During Mahmud's tenure as Environment minister from 2009 to 2013, multiple allegations of corruption surfaced involving the allocation of climate change funds. The Bangladesh chapter of Transparency International provided with credible allegations of political influence and nepotism in distributing contracts in climate change related projects, and corruption in selecting NGOs to operate the ground works. The corruption in climate projects awarded during his tenure was subject of SOAS University of London's study on corruption. According to a BBC Bengali report, Hasan Mahmud acknowledged the corrupt practices and downplayed it as "comparatively less than before".

Mahmud called Dr. Yunus a "traitor" during the July–August Protests for his statement to the world.

He held the citizenship of Belgium during his time as Member of Parliament which is illegal according to Article 66 of Bangladesh Constitution.

On 6 August 2024, Mahmud attempted to flee to Delhi, India after Sheikh Hasina's resignation as prime minister the previous day during the Non-cooperation movement (2024) but was intercepted and detained at Hazrat Shahjalal International Airport in Dhaka. On 11 August, Bangladesh Financial Intelligence Unit (BFIU) ordered banks to freeze all accounts of Mahmud, his wife, Nurun, and their daughter, Nafisa. But on September 6, The Business Standard reported that he fled to Belgium via Germany after the fall of Hasina regime.
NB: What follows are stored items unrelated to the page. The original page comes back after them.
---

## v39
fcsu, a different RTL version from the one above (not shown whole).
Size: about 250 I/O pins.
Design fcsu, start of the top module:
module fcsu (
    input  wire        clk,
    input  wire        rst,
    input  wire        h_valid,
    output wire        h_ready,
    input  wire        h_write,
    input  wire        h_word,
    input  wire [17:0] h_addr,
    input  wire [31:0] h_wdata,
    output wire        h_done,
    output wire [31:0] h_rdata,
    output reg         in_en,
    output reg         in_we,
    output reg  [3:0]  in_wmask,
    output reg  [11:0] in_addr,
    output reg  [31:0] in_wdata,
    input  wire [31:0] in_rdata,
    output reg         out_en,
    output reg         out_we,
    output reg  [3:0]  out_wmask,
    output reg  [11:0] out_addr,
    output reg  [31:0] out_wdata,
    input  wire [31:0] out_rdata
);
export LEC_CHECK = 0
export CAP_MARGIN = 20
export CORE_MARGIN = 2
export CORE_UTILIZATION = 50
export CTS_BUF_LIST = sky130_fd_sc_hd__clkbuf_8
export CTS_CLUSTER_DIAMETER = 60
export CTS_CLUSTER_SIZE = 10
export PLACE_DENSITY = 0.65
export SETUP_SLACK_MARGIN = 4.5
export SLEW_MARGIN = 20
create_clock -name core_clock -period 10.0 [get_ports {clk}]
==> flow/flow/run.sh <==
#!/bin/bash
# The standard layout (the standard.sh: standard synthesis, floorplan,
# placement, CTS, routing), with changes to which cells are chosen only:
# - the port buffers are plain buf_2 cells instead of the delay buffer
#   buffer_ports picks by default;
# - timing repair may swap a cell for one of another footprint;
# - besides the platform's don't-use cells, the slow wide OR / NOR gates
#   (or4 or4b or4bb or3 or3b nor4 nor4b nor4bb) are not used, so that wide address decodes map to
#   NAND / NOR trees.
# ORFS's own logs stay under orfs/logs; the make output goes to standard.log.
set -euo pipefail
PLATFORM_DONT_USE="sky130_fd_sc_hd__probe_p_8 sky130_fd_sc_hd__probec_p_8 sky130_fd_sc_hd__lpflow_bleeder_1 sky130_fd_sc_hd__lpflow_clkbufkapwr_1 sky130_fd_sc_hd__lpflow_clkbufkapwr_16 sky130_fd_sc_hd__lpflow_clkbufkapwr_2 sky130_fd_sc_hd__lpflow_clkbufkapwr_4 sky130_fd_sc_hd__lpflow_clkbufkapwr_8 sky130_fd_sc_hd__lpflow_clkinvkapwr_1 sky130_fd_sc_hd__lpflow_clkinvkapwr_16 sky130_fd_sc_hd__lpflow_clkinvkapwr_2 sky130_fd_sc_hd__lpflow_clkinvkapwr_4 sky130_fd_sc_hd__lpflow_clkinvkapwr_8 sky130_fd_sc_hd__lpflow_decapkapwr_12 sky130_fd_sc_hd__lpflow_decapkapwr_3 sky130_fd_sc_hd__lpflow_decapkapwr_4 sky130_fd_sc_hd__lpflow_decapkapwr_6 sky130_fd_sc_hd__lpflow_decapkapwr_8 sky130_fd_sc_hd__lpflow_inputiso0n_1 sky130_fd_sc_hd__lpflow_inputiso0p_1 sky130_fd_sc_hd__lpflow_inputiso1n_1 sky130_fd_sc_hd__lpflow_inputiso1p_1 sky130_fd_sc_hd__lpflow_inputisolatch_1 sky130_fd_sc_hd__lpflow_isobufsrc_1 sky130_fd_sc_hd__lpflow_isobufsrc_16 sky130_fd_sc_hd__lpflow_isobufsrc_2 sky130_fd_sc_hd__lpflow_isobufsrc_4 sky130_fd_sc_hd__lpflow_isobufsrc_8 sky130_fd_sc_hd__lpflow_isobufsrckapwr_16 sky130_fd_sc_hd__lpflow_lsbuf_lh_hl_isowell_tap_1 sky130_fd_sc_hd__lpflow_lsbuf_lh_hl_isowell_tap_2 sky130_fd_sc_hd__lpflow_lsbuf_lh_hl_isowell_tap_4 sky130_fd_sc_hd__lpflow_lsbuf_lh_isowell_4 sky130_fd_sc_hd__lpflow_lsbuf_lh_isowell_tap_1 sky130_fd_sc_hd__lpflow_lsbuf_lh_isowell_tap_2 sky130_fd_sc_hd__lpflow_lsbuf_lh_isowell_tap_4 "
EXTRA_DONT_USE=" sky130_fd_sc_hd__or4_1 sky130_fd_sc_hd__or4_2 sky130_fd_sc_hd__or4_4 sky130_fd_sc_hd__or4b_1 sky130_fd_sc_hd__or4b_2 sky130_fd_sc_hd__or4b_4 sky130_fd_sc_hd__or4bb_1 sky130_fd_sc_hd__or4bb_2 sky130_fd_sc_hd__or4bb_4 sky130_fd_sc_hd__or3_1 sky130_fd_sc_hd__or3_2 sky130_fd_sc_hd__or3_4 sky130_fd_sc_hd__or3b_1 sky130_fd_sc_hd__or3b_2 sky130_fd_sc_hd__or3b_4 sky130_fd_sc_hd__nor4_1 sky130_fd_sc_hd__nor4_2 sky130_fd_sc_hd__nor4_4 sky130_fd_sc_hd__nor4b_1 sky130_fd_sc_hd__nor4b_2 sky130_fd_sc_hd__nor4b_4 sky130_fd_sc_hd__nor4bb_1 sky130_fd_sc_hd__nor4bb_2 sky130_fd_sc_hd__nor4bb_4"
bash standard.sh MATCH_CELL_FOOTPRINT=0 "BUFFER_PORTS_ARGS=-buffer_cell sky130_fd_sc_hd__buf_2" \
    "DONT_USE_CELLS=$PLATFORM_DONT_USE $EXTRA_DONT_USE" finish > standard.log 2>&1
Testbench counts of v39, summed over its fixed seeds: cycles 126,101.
Mahmud is accused of involvement in a murder case related to the death of Mohammad Alam, who was shot during a procession celebrating former Prime Minister Sheikh Hasina's resignation on August 5. The case was filed by Md Jamal Uddin, the victim's brother, and names Hasan Mahmud, along with former education minister Mohibul Hasan Chowdhury Nowfel and others, as part of a group of 525 individuals accused in the incident. The case statement alleges that the accused, under the direction of Nowfel and Hasan Mahmud, attacked the procession and opened fire, resulting in Alam being shot in the head. He was subsequently taken to Chittagong Mother and Child Hospital and Medical College, where he was pronounced dead. The police have registered the case and are conducting an investigation.

In addition to crimes against humanity during the Student–People's uprising, Mahmud is currently involved in three separate legal cases filed in Chittagong, which include a total of 83 individuals. Among those named as prime accused are Mahmud, his daughter Nafisa Zumaina Mahmud and his brother Ershad Mahmud. The first case, filed by Harun Rashid Prakash, accuses Nafisa Zumaina Mahmud, along with nine named individuals and 30 unidentified individuals, of land grabbing through intimidation.

The second case, initiated by Md Osman, names Dr. Hasan Mahmud and 31 others as accused of extortion, with 12 unnamed individuals also included. The court has ordered an investigation by the Rangunia police in this matter. The third case, filed by Kamal Uddin, charges Dr. Hasan Mahmud and 42 others, including his brother Ershad Mahmud, with assault resulting in grievous injuries to the plaintiff.

These cases were filed with the Chattogram Chief Judicial Magistrate Court, and the magistrate's clerk, Zainal Abedin, confirmed the filings. The plaintiffs have indicated that they were previously unable to file cases against the accused due to their wealth and influence. The current legal actions represent an effort to seek justice in light of the alleged offenses. These cases are ongoing, and further developments are expected as investigations proceed.

==Personal life==
Mahmud is married to Nurun Fatema Hasan. They have a daughter, Nafisa Zumaina Mahmud. Nafisa is the chairperson of Green TV, a Bangladeshi Bengali-language satellite and cable television channel.